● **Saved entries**
■ ■ ■ ■ ■
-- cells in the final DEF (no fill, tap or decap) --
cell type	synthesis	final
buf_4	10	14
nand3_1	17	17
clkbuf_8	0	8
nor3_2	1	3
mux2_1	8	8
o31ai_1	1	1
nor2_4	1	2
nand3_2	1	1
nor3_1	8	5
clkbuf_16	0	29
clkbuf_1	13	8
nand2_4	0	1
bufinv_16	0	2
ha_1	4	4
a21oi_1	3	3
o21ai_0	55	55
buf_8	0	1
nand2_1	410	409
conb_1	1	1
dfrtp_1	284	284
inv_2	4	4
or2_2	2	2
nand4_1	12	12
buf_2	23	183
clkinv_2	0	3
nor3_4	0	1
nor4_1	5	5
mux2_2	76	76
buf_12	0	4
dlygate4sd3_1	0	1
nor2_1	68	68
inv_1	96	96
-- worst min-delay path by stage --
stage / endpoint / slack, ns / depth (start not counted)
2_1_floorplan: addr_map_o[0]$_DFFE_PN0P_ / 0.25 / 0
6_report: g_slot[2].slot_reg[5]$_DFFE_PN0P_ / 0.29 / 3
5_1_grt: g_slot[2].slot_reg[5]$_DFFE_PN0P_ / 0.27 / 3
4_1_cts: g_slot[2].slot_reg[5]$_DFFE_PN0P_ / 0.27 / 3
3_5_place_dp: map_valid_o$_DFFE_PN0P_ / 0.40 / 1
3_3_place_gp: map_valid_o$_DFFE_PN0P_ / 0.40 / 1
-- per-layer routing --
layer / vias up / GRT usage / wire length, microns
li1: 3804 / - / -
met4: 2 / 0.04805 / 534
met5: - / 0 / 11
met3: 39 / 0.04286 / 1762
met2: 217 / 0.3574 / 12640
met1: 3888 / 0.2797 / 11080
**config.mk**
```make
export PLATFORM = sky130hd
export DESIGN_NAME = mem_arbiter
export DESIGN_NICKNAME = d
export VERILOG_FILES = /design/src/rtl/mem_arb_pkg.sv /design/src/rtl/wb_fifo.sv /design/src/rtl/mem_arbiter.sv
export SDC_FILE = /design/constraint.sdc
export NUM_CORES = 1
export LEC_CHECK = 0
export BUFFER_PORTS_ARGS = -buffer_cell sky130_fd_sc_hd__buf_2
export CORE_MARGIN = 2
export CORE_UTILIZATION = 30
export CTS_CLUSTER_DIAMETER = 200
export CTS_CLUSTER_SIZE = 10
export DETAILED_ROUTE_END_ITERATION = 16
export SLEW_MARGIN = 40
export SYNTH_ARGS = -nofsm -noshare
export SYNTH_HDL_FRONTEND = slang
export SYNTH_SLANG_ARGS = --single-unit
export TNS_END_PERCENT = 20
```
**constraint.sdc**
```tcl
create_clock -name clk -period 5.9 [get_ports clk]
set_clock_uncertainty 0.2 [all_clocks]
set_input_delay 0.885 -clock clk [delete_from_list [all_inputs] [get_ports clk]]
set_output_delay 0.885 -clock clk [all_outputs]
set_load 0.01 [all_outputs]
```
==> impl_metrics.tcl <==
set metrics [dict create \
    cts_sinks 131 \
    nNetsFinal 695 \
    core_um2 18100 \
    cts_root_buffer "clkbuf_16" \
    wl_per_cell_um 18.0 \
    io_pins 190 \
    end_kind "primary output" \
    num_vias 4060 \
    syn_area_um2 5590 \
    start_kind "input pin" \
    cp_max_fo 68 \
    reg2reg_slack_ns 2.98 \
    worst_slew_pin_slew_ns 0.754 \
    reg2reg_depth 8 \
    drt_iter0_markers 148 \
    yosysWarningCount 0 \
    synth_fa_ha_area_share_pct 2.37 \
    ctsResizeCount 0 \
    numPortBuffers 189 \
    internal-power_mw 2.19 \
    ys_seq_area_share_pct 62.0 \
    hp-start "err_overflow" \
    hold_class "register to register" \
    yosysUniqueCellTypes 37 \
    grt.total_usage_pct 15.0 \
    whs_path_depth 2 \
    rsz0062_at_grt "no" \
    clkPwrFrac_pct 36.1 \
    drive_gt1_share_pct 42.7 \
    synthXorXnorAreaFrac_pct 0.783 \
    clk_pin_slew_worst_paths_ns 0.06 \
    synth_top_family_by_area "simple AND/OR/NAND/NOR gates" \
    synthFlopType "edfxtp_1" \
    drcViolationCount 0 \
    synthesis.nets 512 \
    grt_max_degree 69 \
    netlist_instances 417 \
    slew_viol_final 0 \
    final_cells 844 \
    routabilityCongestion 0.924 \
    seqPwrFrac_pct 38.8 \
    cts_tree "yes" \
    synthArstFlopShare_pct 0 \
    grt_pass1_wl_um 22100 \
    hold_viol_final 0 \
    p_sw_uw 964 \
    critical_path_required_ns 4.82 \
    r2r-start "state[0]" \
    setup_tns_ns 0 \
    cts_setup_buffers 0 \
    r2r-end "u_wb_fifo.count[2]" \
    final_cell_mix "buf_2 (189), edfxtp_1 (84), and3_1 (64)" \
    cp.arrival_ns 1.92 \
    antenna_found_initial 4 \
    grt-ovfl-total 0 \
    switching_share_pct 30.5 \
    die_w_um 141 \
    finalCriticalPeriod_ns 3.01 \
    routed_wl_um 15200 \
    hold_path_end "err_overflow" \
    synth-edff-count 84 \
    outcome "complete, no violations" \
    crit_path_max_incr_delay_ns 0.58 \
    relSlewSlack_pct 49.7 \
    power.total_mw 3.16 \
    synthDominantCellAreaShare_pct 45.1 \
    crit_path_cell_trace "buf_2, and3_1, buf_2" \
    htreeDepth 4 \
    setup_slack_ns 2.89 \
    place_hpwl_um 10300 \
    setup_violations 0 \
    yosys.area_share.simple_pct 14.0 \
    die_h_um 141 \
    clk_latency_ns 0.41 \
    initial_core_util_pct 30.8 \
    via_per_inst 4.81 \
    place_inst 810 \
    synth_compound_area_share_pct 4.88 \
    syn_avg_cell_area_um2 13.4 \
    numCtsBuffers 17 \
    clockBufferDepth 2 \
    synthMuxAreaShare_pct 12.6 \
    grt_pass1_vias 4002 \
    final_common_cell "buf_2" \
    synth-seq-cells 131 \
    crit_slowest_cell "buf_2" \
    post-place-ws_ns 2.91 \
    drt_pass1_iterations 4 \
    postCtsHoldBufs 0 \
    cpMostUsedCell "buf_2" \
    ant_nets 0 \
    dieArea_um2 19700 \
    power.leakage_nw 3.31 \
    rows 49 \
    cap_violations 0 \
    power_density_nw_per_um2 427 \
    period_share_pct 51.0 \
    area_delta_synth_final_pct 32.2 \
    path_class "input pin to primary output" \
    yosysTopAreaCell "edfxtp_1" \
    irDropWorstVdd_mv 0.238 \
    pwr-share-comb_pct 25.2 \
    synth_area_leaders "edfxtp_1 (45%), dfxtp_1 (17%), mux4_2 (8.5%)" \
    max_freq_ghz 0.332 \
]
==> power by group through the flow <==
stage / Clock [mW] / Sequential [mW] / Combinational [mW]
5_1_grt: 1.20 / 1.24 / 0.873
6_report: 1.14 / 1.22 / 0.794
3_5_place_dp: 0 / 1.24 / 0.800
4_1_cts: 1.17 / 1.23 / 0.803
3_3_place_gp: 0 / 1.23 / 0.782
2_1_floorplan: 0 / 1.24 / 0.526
==> src/rtl/disp_mode_ctrl.sv <==
// disp_mode_ctrl
//   Display-mode controller for a multi-channel clock or alarm face.
//   - mode_btn steps through NUM_MODES display channels and wraps back to 0.
//   - segout is a registered copy of the selected channel's {high, low} fields.
//   - While edit_en=1, the field chosen by edit_fld blinks: it shows all-ones
//     for one BLINK_DIV-cycle half-period, then the real value for the next.
//   - A small alarm FSM (IDLE / RINGING / SNOOZE) has bounded ring and snooze
//     timers and drives the buzzer output.
// Ports
//   clk, rst         clock; asynchronous active-high reset
//   mode_btn         pulse: advance to the next display channel
//   hi_bus, lo_bus   packed per-channel fields; channel k is at [k*DW +: DW]
//   edit_en          the current channel is being edited
//   edit_fld         field being edited: 0 = high, 1 = low
//   alarm_en         alarm armed; 0 forces IDLE
//   ring             alarm-match pulse
//   stop_btn         pulse: silence the alarm
//   snooze_btn       pulse: snooze the alarm
//   segout           registered display word {high, low}
//   mode_idx         current channel
//   alarmout         buzzer drive; 1 exactly while in RINGING
//   alarm_st         alarm FSM state code
module disp_mode_ctrl #(
  parameter int NUM_MODES  = 4,
  parameter int DW         = 8,
  parameter int BLINK_DIV  = 25000000,
  parameter int RING_CYC   = 60000000,
  parameter int SNOOZE_CYC = 300000000
) (
  input  logic                    clk,
  input  logic                    rst,
  input  logic                    mode_btn,
  input  logic [NUM_MODES*DW-1:0] hi_bus,
  input  logic [NUM_MODES*DW-1:0] lo_bus,
  input  logic                    edit_en,
  input  logic                    edit_fld,
  input  logic                    alarm_en,
  input  logic                    ring,
  input  logic                    stop_btn,
  input  logic                    snooze_btn,
  output logic [2*DW-1:0]         segout,
  output logic [((NUM_MODES > 2) ? $clog2(NUM_MODES) : 1)-1:0] mode_idx,
  output logic                    alarmout,
  output logic [1:0]              alarm_st
);

  localparam int MW = (NUM_MODES > 2) ? $clog2(NUM_MODES) : 1;
  localparam int BW = (BLINK_DIV  > 2) ? $clog2(BLINK_DIV)  : 1;
  localparam int RW = (RING_CYC   > 2) ? $clog2(RING_CYC)   : 1;
  localparam int SW = (SNOOZE_CYC > 2) ? $clog2(SNOOZE_CYC) : 1;

  localparam logic [MW-1:0] MODE_LAST  = MW'(NUM_MODES - 1);
  localparam logic [BW-1:0] BLINK_LAST = BW'(BLINK_DIV - 1);
  localparam logic [RW-1:0] RING_LAST  = RW'(RING_CYC - 1);
  localparam logic [SW-1:0] SNZ_LAST   = SW'(SNOOZE_CYC - 1);

  localparam logic [1:0] ST_IDLE = 2'b00;
  localparam logic [1:0] ST_RING = 2'b01;
  localparam logic [1:0] ST_SNZ  = 2'b10;

  // ---------------- channel select / display word ----------------
  logic [NUM_MODES-1:0][DW-1:0] hi_arr, lo_arr;
  assign hi_arr = hi_bus;
  assign lo_arr = lo_bus;

  logic [BW-1:0] blk_cnt;
  logic          blink_ph;   // 1 = visible half-period
  logic          fld_q;      // edit_fld from the previous edge, used to detect a change
  logic          blank;
  logic [DW-1:0] hi_sel, lo_sel;

  assign hi_sel = hi_arr[mode_idx];
  assign lo_sel = lo_arr[mode_idx];
  assign blank  = edit_en && !blink_ph;

  always_ff @(posedge clk or posedge rst) begin
    if (rst) begin
      mode_idx <= '0;
      segout   <= '0;
    end else begin
      if (mode_btn) mode_idx <= (mode_idx == MODE_LAST) ? '0 : mode_idx + MW'(1);
      // This uses the pre-update mode_idx, so a channel change reaches segout
      // on the second edge after the button press.
      segout <= {(blank && !edit_fld) ? {DW{1'b1}} : hi_sel,
                 (blank &&  edit_fld) ? {DW{1'b1}} : lo_sel};
    end
  end

  // Blink phase restarts visible whenever editing stops, the channel changes,
  // or the edited field changes, so the user always sees the value first.
  always_ff @(posedge clk or posedge rst) begin
    if (rst) begin
      blk_cnt  <= '0;
      blink_ph <= 1'b1;
      fld_q    <= 1'b0;
    end else begin
      fld_q <= edit_fld;
      if (!edit_en || mode_btn || (edit_fld != fld_q)) begin
        blk_cnt  <= '0;
        blink_ph <= 1'b1;
      end else if (blk_cnt == BLINK_LAST) begin
        blk_cnt  <= '0;
        blink_ph <= ~blink_ph;
      end else begin
        blk_cnt <= blk_cnt + BW'(1);
      end
    end
  end

  // ---------------- alarm FSM ----------------
  logic [1:0]    st_nxt;
  logic [RW-1:0] rtmr, rt_nxt;
  logic [SW-1:0] stmr, sn_nxt;

  // Each timer stops at its last value by leaving its state, so it never wraps.
  always_comb begin
    st_nxt = alarm_st;
    rt_nxt = rtmr;
    sn_nxt = stmr;
    if (!alarm_en) begin
      st_nxt = ST_IDLE;
    end else begin
      case (alarm_st)
        ST_IDLE: if (ring) begin
          st_nxt = ST_RING;
          rt_nxt = '0;
        end
        ST_RING: begin
          if (stop_btn)              st_nxt = ST_IDLE;
          else if (snooze_btn) begin st_nxt = ST_SNZ; sn_nxt = '0; end
          else if (rtmr == RING_LAST) st_nxt = ST_IDLE;
          else                       rt_nxt = rtmr + RW'(1);
        end
        ST_SNZ: begin
          if (stop_btn)              st_nxt = ST_IDLE;
          else if (stmr == SNZ_LAST) begin st_nxt = ST_RING; rt_nxt = '0; end
          else                       sn_nxt = stmr + SW'(1);
        end
        default: st_nxt = ST_IDLE;
      endcase
    end
  end

  always_ff @(posedge clk or posedge rst) begin
    if (rst) begin
      alarm_st <= ST_IDLE;
      rtmr     <= '0;
      stmr     <= '0;
      alarmout <= 1'b0;
    end else begin
      alarm_st <= st_nxt;
      rtmr     <= rt_nxt;
      stmr     <= sn_nxt;
      alarmout <= (st_nxt == ST_RING);
    end
  end

endmodule
===== src/rtl/pwm_multi_if.sv =====
// pwm_multi_if: bundles the sample/control inputs and PWM outputs of pwm_multi.
//   master: producer side (mixer/wave-shaper), drives start/sample_in/mode/enable
//   slave : the PWM block, drives pwm_out/period_start
// Parameters WIDTH and CHANNELS must match the attached pwm_multi instance.
interface pwm_multi_if #(
    parameter int unsigned WIDTH    = 8,
    parameter int unsigned CHANNELS = 4
);
    logic                      start;
    logic [CHANNELS*WIDTH-1:0] sample_in;
    logic                      mode;
    logic                      enable;
    logic [CHANNELS-1:0]       pwm_out;
    logic                      period_start;

    modport master (
        output start,
        output sample_in,
        output mode,
        output enable,
        input  pwm_out,
        input  period_start
    );

    modport slave (
        input  start,
        input  sample_in,
        input  mode,
        input  enable,
        output pwm_out,
        output period_start
    );
endinterface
■ ■ ■ ■ ■
● **WHAT YOU NEED TO DO**
All that should be written out is the stretch of lines above between the one holding "ctsResizeCount 0 \" and the one holding "final_cells 844 \", inclusive, exactly as given.

● **TASK RESPONSE**
    ctsResizeCount 0 \
    numPortBuffers 189 \
    internal-power_mw 2.19 \
    ys_seq_area_share_pct 62.0 \
    hp-start "err_overflow" \
    hold_class "register to register" \
    yosysUniqueCellTypes 37 \
    grt.total_usage_pct 15.0 \
    whs_path_depth 2 \
    rsz0062_at_grt "no" \
    clkPwrFrac_pct 36.1 \
    drive_gt1_share_pct 42.7 \
    synthXorXnorAreaFrac_pct 0.783 \
    clk_pin_slew_worst_paths_ns 0.06 \
    synth_top_family_by_area "simple AND/OR/NAND/NOR gates" \
    synthFlopType "edfxtp_1" \
    drcViolationCount 0 \
    synthesis.nets 512 \
    grt_max_degree 69 \
    netlist_instances 417 \
    slew_viol_final 0 \
    final_cells 844 \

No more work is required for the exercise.